L’abbaye de Saint-Rambert-en Bugey pour les filles

Comme les garçons, les premières filles arrivent en France en 1947. En 1949, une quarantaine, âgées de 8 à 10 ans, quittent le Vietnam et s’installent dans l’ancienne abbaye de Saint-Rambert-en-Bugey (Ain), village natal de Mère Jeanne, qui a soufflé l’idée d’acheter cette propriété à William Bazé (fig. 20). Celui-ci confie l’abbaye à la congrégation de Notre-Dame-des-Missions avec la charge d’y tenir un foyer pour Eurasiennes, car « il est nécessaire de les suivre de près, de leur apporter le soutien d’une présence bienveillante, compréhensive et maternelle » (1). La fédération prend en charge l’entretien des pupilles qui lui ont été confiées, mais ne salarie pas les religieuses, celles-ci poursuivant leur mission d’éducation, dans une propriété agréable, isolée dans la campagne. Plus de 500 Eurasiennes ont ainsi été élevées au foyer de « l’abbaye ». Beaucoup d’entre elles insistent sur leur vie de « recluses », l’absence totale d’ouverture sur le monde extérieur : pas de journaux, pas de télévision, pas de radio.
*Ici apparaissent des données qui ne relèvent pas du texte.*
$ cat src/rtl/wb_rr_arbiter.sv
// ============================================================================
// Module      : wb_rr_arbiter
// Description : Round-robin Wishbone arbiter sharing one slave port between
//               NUM_MASTERS requesters. The grant is held for the whole bus
//               cycle (while the owner keeps cyc high). A bus watchdog aborts
//               a strobe that the slave never acks.
// Ports       : clk, reset          - clock, synchronous active-high reset
//               m_*_i / m_*_o       - packed master-side Wishbone signals
//               s_*_o / s_*_i       - slave-side Wishbone signals
//               grant_o             - one-hot current owner, 0 when idle
//               timeout_o           - sticky watchdog-abort flag
//               timeout_clr_i       - clears timeout_o
// Revision    : 1.0 - initial release
// ============================================================================
`default_nettype none

module wb_rr_arbiter #(
    parameter int NUM_MASTERS    = 4,
    parameter int TIMEOUT_CYCLES = 255
) (
    input  logic                        clk,
    input  logic                        reset,
    input  logic [32*NUM_MASTERS-1:0]   m_adr_i,
    input  logic [32*NUM_MASTERS-1:0]   m_dat_i,
    input  logic [4*NUM_MASTERS-1:0]    m_sel_i,
    input  logic [NUM_MASTERS-1:0]      m_we_i,
    input  logic [NUM_MASTERS-1:0]      m_cyc_i,
    input  logic [NUM_MASTERS-1:0]      m_stb_i,
    output logic [31:0]                 m_dat_o,
    output logic [NUM_MASTERS-1:0]      m_ack_o,
    output logic [NUM_MASTERS-1:0]      m_err_o,
    output logic [31:0]                 s_adr_o,
    output logic [31:0]                 s_dat_o,
    output logic [3:0]                  s_sel_o,
    output logic                        s_we_o,
    output logic                        s_cyc_o,
    output logic                        s_stb_o,
    input  logic [31:0]                 s_dat_i,
    input  logic                        s_ack_i,
    output logic [NUM_MASTERS-1:0]      grant_o,
    output logic                        timeout_o,
    input  logic                        timeout_clr_i
);

    localparam int c_idx_w  = $clog2(NUM_MASTERS);
    localparam int c_wdog_w = (TIMEOUT_CYCLES > 0) ? $clog2(TIMEOUT_CYCLES + 1) : 1;
    localparam logic [0:0] c_st_idle  = 1'b0;
    localparam logic [0:0] c_st_grant = 1'b1;
    localparam logic [NUM_MASTERS-1:0] c_one = NUM_MASTERS'(1);

    logic [0:0]             r_state;
    logic [NUM_MASTERS-1:0] r_grant;
    logic [c_idx_w-1:0]     r_gidx;
    logic [c_idx_w-1:0]     r_last;
    logic [c_wdog_w-1:0]    r_wdog;
    logic                   r_abort;
    logic [NUM_MASTERS-1:0] r_err;
    logic                   r_timeout;

    logic [0:0]             w_state_nxt;
    logic [NUM_MASTERS-1:0] w_grant_nxt;
    logic [c_idx_w-1:0]     w_gidx_nxt;
    logic [c_idx_w-1:0]     w_last_nxt;
    logic                   w_found;
    logic [c_idx_w-1:0]     w_pick;
    logic [c_idx_w-1:0]     w_cand;
    logic [31:0]            w_adr;
    logic [31:0]            w_dat;
    logic [3:0]             w_sel;
    logic                   w_we;
    logic                   w_cyc;
    logic                   w_stb;
    logic                   w_abort_fire;

    // Candidate index wrap; the search only ever runs one lap past r_last.
    function automatic logic [c_idx_w-1:0] f_wrap(input int v);
        if (v >= NUM_MASTERS) return c_idx_w'(v - NUM_MASTERS);
        return c_idx_w'(v);
    endfunction

    // Rotating priority search starting just after the previous owner.
    always_comb begin
        w_found = 1'b0;
        w_pick  = '0;
        w_cand  = '0;
        for (int i = 1; i <= NUM_MASTERS; i++) begin
            w_cand = f_wrap(int'(r_last) + i);
            if (!w_found && m_cyc_i[w_cand]) begin
                w_found = 1'b1;
                w_pick  = w_cand;
            end
        end
    end

    // Slave-side mux: AND-OR with the one-hot grant so everything reads 0 when idle.
    always_comb begin
        w_adr = '0;
        w_dat = '0;
        w_sel = '0;
        w_we  = 1'b0;
        w_cyc = 1'b0;
        w_stb = 1'b0;
        for (int k = 0; k < NUM_MASTERS; k++) begin
            if (r_grant[k]) begin
                w_adr = w_adr | m_adr_i[32*k +: 32];
                w_dat = w_dat | m_dat_i[32*k +: 32];
                w_sel = w_sel | m_sel_i[4*k +: 4];
                w_we  = w_we  | m_we_i[k];
                w_cyc = w_cyc | m_cyc_i[k];
                w_stb = w_stb | m_stb_i[k];
            end
        end
    end

    assign s_adr_o   = w_adr;
    assign s_dat_o   = w_dat;
    assign s_sel_o   = w_sel;
    assign s_we_o    = w_we;
    assign s_cyc_o   = w_cyc;
    assign s_stb_o   = w_stb & ~r_abort;   // strobe suppressed in the abort cycle
    assign m_dat_o   = s_dat_i;
    assign m_ack_o   = r_grant & {NUM_MASTERS{s_ack_i}};
    assign m_err_o   = r_err;
    assign grant_o   = r_grant;
    assign timeout_o = r_timeout;

    // Next-state logic.
    always_comb begin
        w_state_nxt = r_state;
        w_grant_nxt = r_grant;
        w_gidx_nxt  = r_gidx;
        w_last_nxt  = r_last;
        case (r_state)
            c_st_idle: begin
                if (w_found) begin
                    w_state_nxt = c_st_grant;
                    w_grant_nxt = c_one << w_pick;
                    w_gidx_nxt  = w_pick;
                end
            end
            c_st_grant: begin
                // Owner dropping cyc (with or without ack) ends ownership.
                if (!m_cyc_i[r_gidx]) begin
                    w_state_nxt = c_st_idle;
                    w_grant_nxt = '0;
                    w_last_nxt  = r_gidx;
                end
            end
            default: begin
                w_state_nxt = c_st_idle;
                w_grant_nxt = '0;
            end
        endcase
    end

    always_ff @(posedge clk) begin
        if (reset) begin
            r_state   <= c_st_idle;
            r_grant   <= '0;
            r_gidx    <= '0;
            r_last    <= c_idx_w'(NUM_MASTERS - 1);
            r_timeout <= 1'b0;
        end else begin
            r_state <= w_state_nxt;
            r_grant <= w_grant_nxt;
            r_gidx  <= w_gidx_nxt;
            r_last  <= w_last_nxt;
            if (w_abort_fire) begin
                r_timeout <= 1'b1;
            end else if (timeout_clr_i) begin
                r_timeout <= 1'b0;
            end
        end
    end

    generate
        if (TIMEOUT_CYCLES > 0) begin : g_wdog
            localparam logic [c_wdog_w-1:0] c_wdog_last = c_wdog_w'(TIMEOUT_CYCLES - 1);
            localparam logic [c_wdog_w-1:0] c_wdog_max  = '1;
            logic w_stall;

            assign w_stall      = s_cyc_o & s_stb_o & ~s_ack_i;
            // An ack in the final stall cycle clears w_stall, so the ack wins.
            assign w_abort_fire = w_stall && (r_wdog == c_wdog_last);

            always_ff @(posedge clk) begin
                if (reset) begin
                    r_wdog  <= '0;
                    r_abort <= 1'b0;
                    r_err   <= '0;
                end else begin
                    r_abort <= 1'b0;
                    r_err   <= '0;
                    if (w_abort_fire) begin
                        r_abort <= 1'b1;
                        r_err   <= r_grant;
                        r_wdog  <= '0;
                    end else if (w_stall) begin
                        if (r_wdog != c_wdog_max) begin
                            r_wdog <= r_wdog + 1'b1;
                        end
                    end else begin
                        r_wdog <= '0;
                    end
                end
            end
        end else begin : g_no_wdog
            assign w_abort_fire = 1'b0;

            always_ff @(posedge clk) begin
                r_wdog  <= '0;
                r_abort <= 1'b0;
                r_err   <= '0;
            end
        end
    endgenerate

endmodule

`default_nettype wire
$ cat config.mk
export PLATFORM = sky130hd
export DESIGN_NAME = wb_rr_arbiter
export DESIGN_NICKNAME = d
export VERILOG_FILES = /design/src/rtl/wb_rr_arbiter.sv
export SDC_FILE = /design/constraint.sdc
export NUM_CORES = 1
export LEC_CHECK = 0
export CAP_MARGIN = 20
export CORE_AREA = 5 5 167 169
export CTS_CLUSTER_DIAMETER = 100
export DETAILED_ROUTE_END_ITERATION = 7
export DIE_AREA = 0 0 172 174
export PLACE_DENSITY = 0.52
export SETUP_SLACK_MARGIN = 0.5
export SYNTH_ARGS = -nofsm -noshare
export SYNTH_HDL_FRONTEND = slang
export SYNTH_SLANG_ARGS = --single-unit
export TNS_END_PERCENT = 20
$ cat constraint.sdc
create_clock -name clk -period 2.1 [get_ports clk]
set_clock_uncertainty 0.05 [all_clocks]
set_input_delay 0.21 -clock clk [delete_from_list [all_inputs] [get_ports clk]]
set_output_delay 0.21 -clock clk [all_outputs]
set_load 0.05 [all_outputs]
# Word level (Yosys, flattened, before mapping)
# Cells that the tools add are included.
[word_totals] elab_cells=135 out_inout_bits=116 reg_bits=23 input_bits=320
[classes] shifts=1 n_mux=63 eq_ne=4 bitwise=28 order_cmp=9 reduce_logical=13 addsub=9
[ops] op="32-bit two-way mux" count=8
[ops] op="32-bit bitwise OR" count=6
[ops] op="1-bit two-way mux" count=30
[ops] op="2-bit two-way mux" count=12
[ops] op="4-bit two-way mux" count=6
[ops] op="2-bit by 3-bit less-than comparator with 1-bit output, second input constant" count=5
[ops] op="4-bit bitwise OR" count=3
[ops] op="1-bit binary-select mux with 2-bit select" count=5
[ops] op="3-bit >= comparator, second input constant" count=3
[ops] op="1-bit bitwise OR" count=9
[ops] op="8-bit by 1-bit adder with 8-bit output, second input constant" count=1
[ops] op="8-bit == test, second input constant" count=1
[ops] op="8-bit inequality test, second input constant" count=1
[ops] op="4-bit one-hot mux with 2 select lines" count=1
[ops] op="2-bit by 1-bit subtractor with 2-bit output, second input constant" count=4
[ops] op="2-bit by 2-bit adder with 3-bit output, second input constant" count=2
[ops] op="1-bit inverter" count=6
[ops] op="2-bit AND reduction" count=3
[ops] op="2-bit by 3-bit adder with 4-bit output, second input constant" count=1
[ops] op="4-bit AND" count=1
[ops] op="4-bit by 3-bit >= comparator with 1-bit output, second input constant" count=1
[ops] op="1-bit logical AND" count=4
[ops] op="2-bit inequality test, second input constant" count=2
[ops] op="1-bit by 2-bit << shifter with 4-bit output, first input constant" count=1
[ops] op="7 further kinds" count=11

# Longest topological paths before layout
[depth] ltp_word=19 ltp_mapped=6

# Worst setup path before layout
# OpenSTA, ideal clock, no wires.
[synth_path] path_kind="register -> register" startpoint="reg r_grant[2] (netlist: grant_o[2])" endpoint="reg r_wdog[2]" setup_ps=73 stages_incl_launch_ff=7 t_required_ps=1977 slack_ps=134 t_arrival_ps=1843 cell_sequence="dfxtp_1 -> buf_2 -> a22oi_1 -> a21o_1 -> or3b_1 -> buf_6 -> nor3_4"
[synth_via] elab_chain_len=8
[synth_rtl] item="start: declaration" line="52" rtl="logic [NUM_MASTERS-1:0] r_grant;"
[synth_rtl] item="start signal: assignment" line="165" rtl="r_grant <= w_grant_nxt;"
[synth_rtl] item="1-bit two-way mux" line="104" rtl="if (r_grant[k]) begin"
[synth_rtl] item="1-bit bitwise OR" line="110" rtl="w_stb = w_stb | m_stb_i[k];"
[synth_rtl] item="1-bit two-way mux" line="104"
[synth_rtl] item="1-bit AND" line="120" rtl="assign s_stb_o = w_stb & ~r_abort;"
[synth_rtl] item="1-bit AND * (2 in a row)" line="182" rtl="assign w_stall = s_cyc_o & s_stb_o & ~s_ack_i;"
[synth_rtl] item="1-bit logical AND / 1-bit inverter (equally long branches)"
[synth_rtl] item="3-bit OR reduction (no source line) *"
[synth_rtl] item="end signal: assignment" line="200" rtl="r_wdog <= r_wdog + 1'b1;"
[synth_rtl] item="end: declaration" line="55" rtl="logic [c_wdog_w-1:0] r_wdog;"
# Mark *: on every way between the ends. The rest lies on a longest branch, timed or not.
# A chain may end at the register's enable or synchronous reset.

# Worst setup path after layout
[layout_path] startpoint="reg r_grant[0] (netlist: grant_o[0])" endpoint="out s_dat_o[4]"
[layout_via] elab_chain_len=7
[layout_rtl] item="32-bit two-way mux *" line="104"
[layout_rtl] item="32-bit bitwise OR" line="106" rtl="w_dat = w_dat | m_dat_i[32*k +: 32];"
[layout_rtl] item="32-bit two-way mux *" line="104"
[layout_rtl] item="32-bit bitwise OR" line="106"
[layout_rtl] item="32-bit two-way mux *" line="104"
[layout_rtl] item="32-bit bitwise OR" line="106"
[layout_rtl] item="32-bit two-way mux *" line="104"
[layout_rtl] item="end: declaration" line="33" rtl="output logic [31:0] s_dat_o,"
# Marked as above.

==> summary.txt <==
Logic synthesis
  • Post-synth top area cell: a22oi_1
  • Yosys top cell area share: 0.386
  • Sequential area share after synthesis: 0.167
  • Post-synth EDFFs: 0
  • Syn_area_per_cell: 7.01 sq um
  • Post-synthesis cell count: 394
  • Main synth FF type: dfxtp_1
  • Synthesized area: 2760 sq um
  • Async SR Flop Fraction: 0
  • Number of synthesis warnings: 0
  • Main area contributors after synthesis: a22oi_1 39%, dfxtp_1 17%, nand2_1 10%
  • Synthesized flop and latch total: 23
  • Syn Nets: 716
  • Synth cell types: 42

Pwr
  • Power Density: 519 nW/um^2
  • Maximum VDD drop: 0.295 mV
  • Comb power frac: 0.781
  • Overall power: 4.10 mW
  • NetSw: 1.78 mW
  • Sw frac: 0.435
  • Leakage power: 3.07 nW
  • Seq pwr share: 0.120
  • Int Pwr: 2.32 mW
  • Clock Power Share: 0.099

Cells and area
  • Final nets: 1052
  • Share of cells above drive strength 1: 0.199
  • ANT cells: 0
  • Final instance area: 7890 sq um
  • Area Overhead vs Synth: 186%
  • Most common cell after layout, fill and taps aside: clkdlybuf4s50_1
  • Filler cells: 2786
  • Final Util: 0.299
  • Most frequent cells in the layout: 287 x clkdlybuf4s50_1, 124 x a22oi_1, 86 x buf_12, 74 x nand2_1

Timing
  • Fin crit share: 0.800
  • Worst slew pin tran: 573 ps
  • Unrepaired setup endpoints after global routing: true
  • Setup TNS: 0 ps
  • Max transition margin: 0.620
  • Post-route minimum period: 1680 ps
  • Slew Viols, Final: 0
  • FMAX: 0.595 GHz
  • # setup viols final: 0
  • Hold Vio Cnt, Final: 0

Setup path
  • CP arrival: 1420 ps
  • Path depth of the worst reg2reg path: 5
  • Worst setup startpoint: grant_o[0]
  • RR Startpoint: grant_o[2]
  • Data required, critical path: 1840 ps
  • Crit path largest cell delay: 370 ps
  • Critical-path top delay cell: dfxtp_4
  • Crit path cell chain: buf_12 > buf_6 > a22oi_1 > nand2_1 > buf_12
  • CP Capture Type: output pin
  • Most used cell, CP: buf_12
  • Critical path launch point type: register
  • Crit Path Category: register to output pin
  • Crit Path Max Fanout: 33

Die
  • Number of placed I/O pins: 436
  • Die area: 29900 sq um
  • Die extent in x: 172 um
  • Core box area: 26400 sq um
  • Site Rows: 60
  • Initial Utilization: 0.105
  • Die height: 174 um

Detailed routing
  • DR pass1 iterations: 4
  • Routed met2 length: 10.5 mm
  • Initial DRC count: 207
  • Routed length on met3: 1.92 mm
  • Via Count: 4480
  • DRC violations left: 0
  • Vias per cell: 4.19
  • Metal-1 WL: 9.36 mm
  • Remaining antenna violation count after routing: 0
  • Top sig layer: met4
  • DR WL/cell: 20.4 um
  • Final wirelength: 21.9 mm

CTS
  • # H-tree levels: 1
  • CTS Buf Count: 3
  • Hold_buf cts: 0
  • Worst-path clk slew: 60 ps
  • Clock Sinks: 23
  • CTS tree: built
  • Root buffer cell: clkbuf_16
  • Later-pin clock latency in the skew report: 250 ps
  • Clock tree buffer depth: 2

Global route
  • Pin count of the biggest net entering global routing: 41
  • Vias in the first global route: 4631
  • First-pass GRT wire length: 30.2 mm
  • GRT overflow: 0
  • Total GRT Usage: 0.130
  • Initial antenna violation count: 0

Min path
  • Hold/Removal Path Class: input port to output pin
  • Hold Path Origin: s_dat_i[15]
  • WHS Path Cells: 0

Run status
  • Status: finished clean

Placement
  • Post-DP HPWL: 17.8 mm
  • Placed inst area: 7530 sq um
  • Final GP Congestion: 0.818
  • Port bufs: 371

Run
  • Max-cap violations: 0
worst paths after layout:
check	slack (ps)	end
worst max-delay path	420	s_dat_o[4]
worst min-delay path	370	m_dat_o[15]
worst max register to register	450	r_wdog[1]
worst min register to register	410	timeout_o
cells by family after synthesis:
kind of cell / count (synthesis) / share of synthesized area
and+or+nand+nor: 121 / 0.198
adders and majority gates: 2 / 0.00906
DFF: 23 / 0.167
muxes: 4 / 0.0149
xor gates and xnor gates: 3 / 0.00951
buffers and inverters: 71 / 0.144
AOI/OAI and AO/OA: 170 / 0.457
power groups by stage:
| stage | Clock, mW | Sequential, mW | Combinational [mW] |
|---|---|---|---|
| floorplan | 0 | 0.502 | 1.41 |
| global placement | 0 | 0.496 | 3.14 |
| detailed placement | 0 | 0.495 | 3.14 |
| CTS | 0.419 | 0.489 | 3.21 |
| global route | 0.429 | 0.494 | 3.32 |
| finish | 0.404 | 0.492 | 3.20 |
cell usage after synthesis (all sizes together), types with 3 or more instances:
master,n
buf,53
nor3,4
a21oi,6
a211oi,4
nor2,15
dfxtp,23
inv,5
or2b,3
a22oi,142
nand2,77
and2,8
o21ai,3
a21o,3
nand4,3
mux2i,3
clkbuf,13
per-stage QoR:
step                hold WS, ps  setup slack [ps]  std cells
detailed placement          370               109       1059
floorplan                   368               504        394
finish                      370               420       1070
global placement            370               112       1059
CTS                         370               408       1069
global route                370               350       1070
final cells by class:
cell class	count	area, sq um	area share
timing repair buffer	397	4850	0.615
multi-input combinational	300	2030	0.258
sequential	23	477	0.0604
tap	341	427	0.0541
clock buffer	3	75.1	0.00952
inverter	5	18.8	0.00238
clock inverter	1	5.00	0.000634
worst max-delay path: cells and delay by family, from the launching register on:
family                 cells  cell delay, ps
AO/OA/AOI/OAI              1             170
flip-flops                 1             370
buffers and inverters      3             490
AND/OR/NAND/NOR            1             110
state kept, by name, summed over array words and instances, names as in the netlist:
| name | count |
|---|---|
| m_err_o | 4 |
| r_state | 1 |
| grant_o | 4 |
| r_gidx | 2 |
| r_abort | 1 |
| r_wdog | 8 |
| r_last | 2 |
| timeout_o | 1 |
layer usage:
| layer | up-vias | global-route usage |
|---|---|---|
| met5 | - | 0 |
| met4 | 0 | 0.00721 |
| met3 | 6 | 0.0282 |
| met2 | 203 | 0.224 |
| met1 | 2125 | 0.175 |
| li1 | 2146 | - |
what timing repair did:
action,in CTS,in global routing
gates resized for setup,28,20
setup endpoints to repair,89,93
pin swaps,5,7
gates cloned,2,0
buffers inserted,4,1
Power figures use the tool's default switching activity.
La « vie est très austère », répétitive : lever, tâches ménagères, repas, étude, extinction des feux, fermeture des dortoirs, le tout la plupart du temps en silence, avec des horaires à respecter comme le rappelaient la cloche et le sifflet (fig. 21).

Note :
(1) ANOM, 90 APC 4291, FOEFI exercice 1949.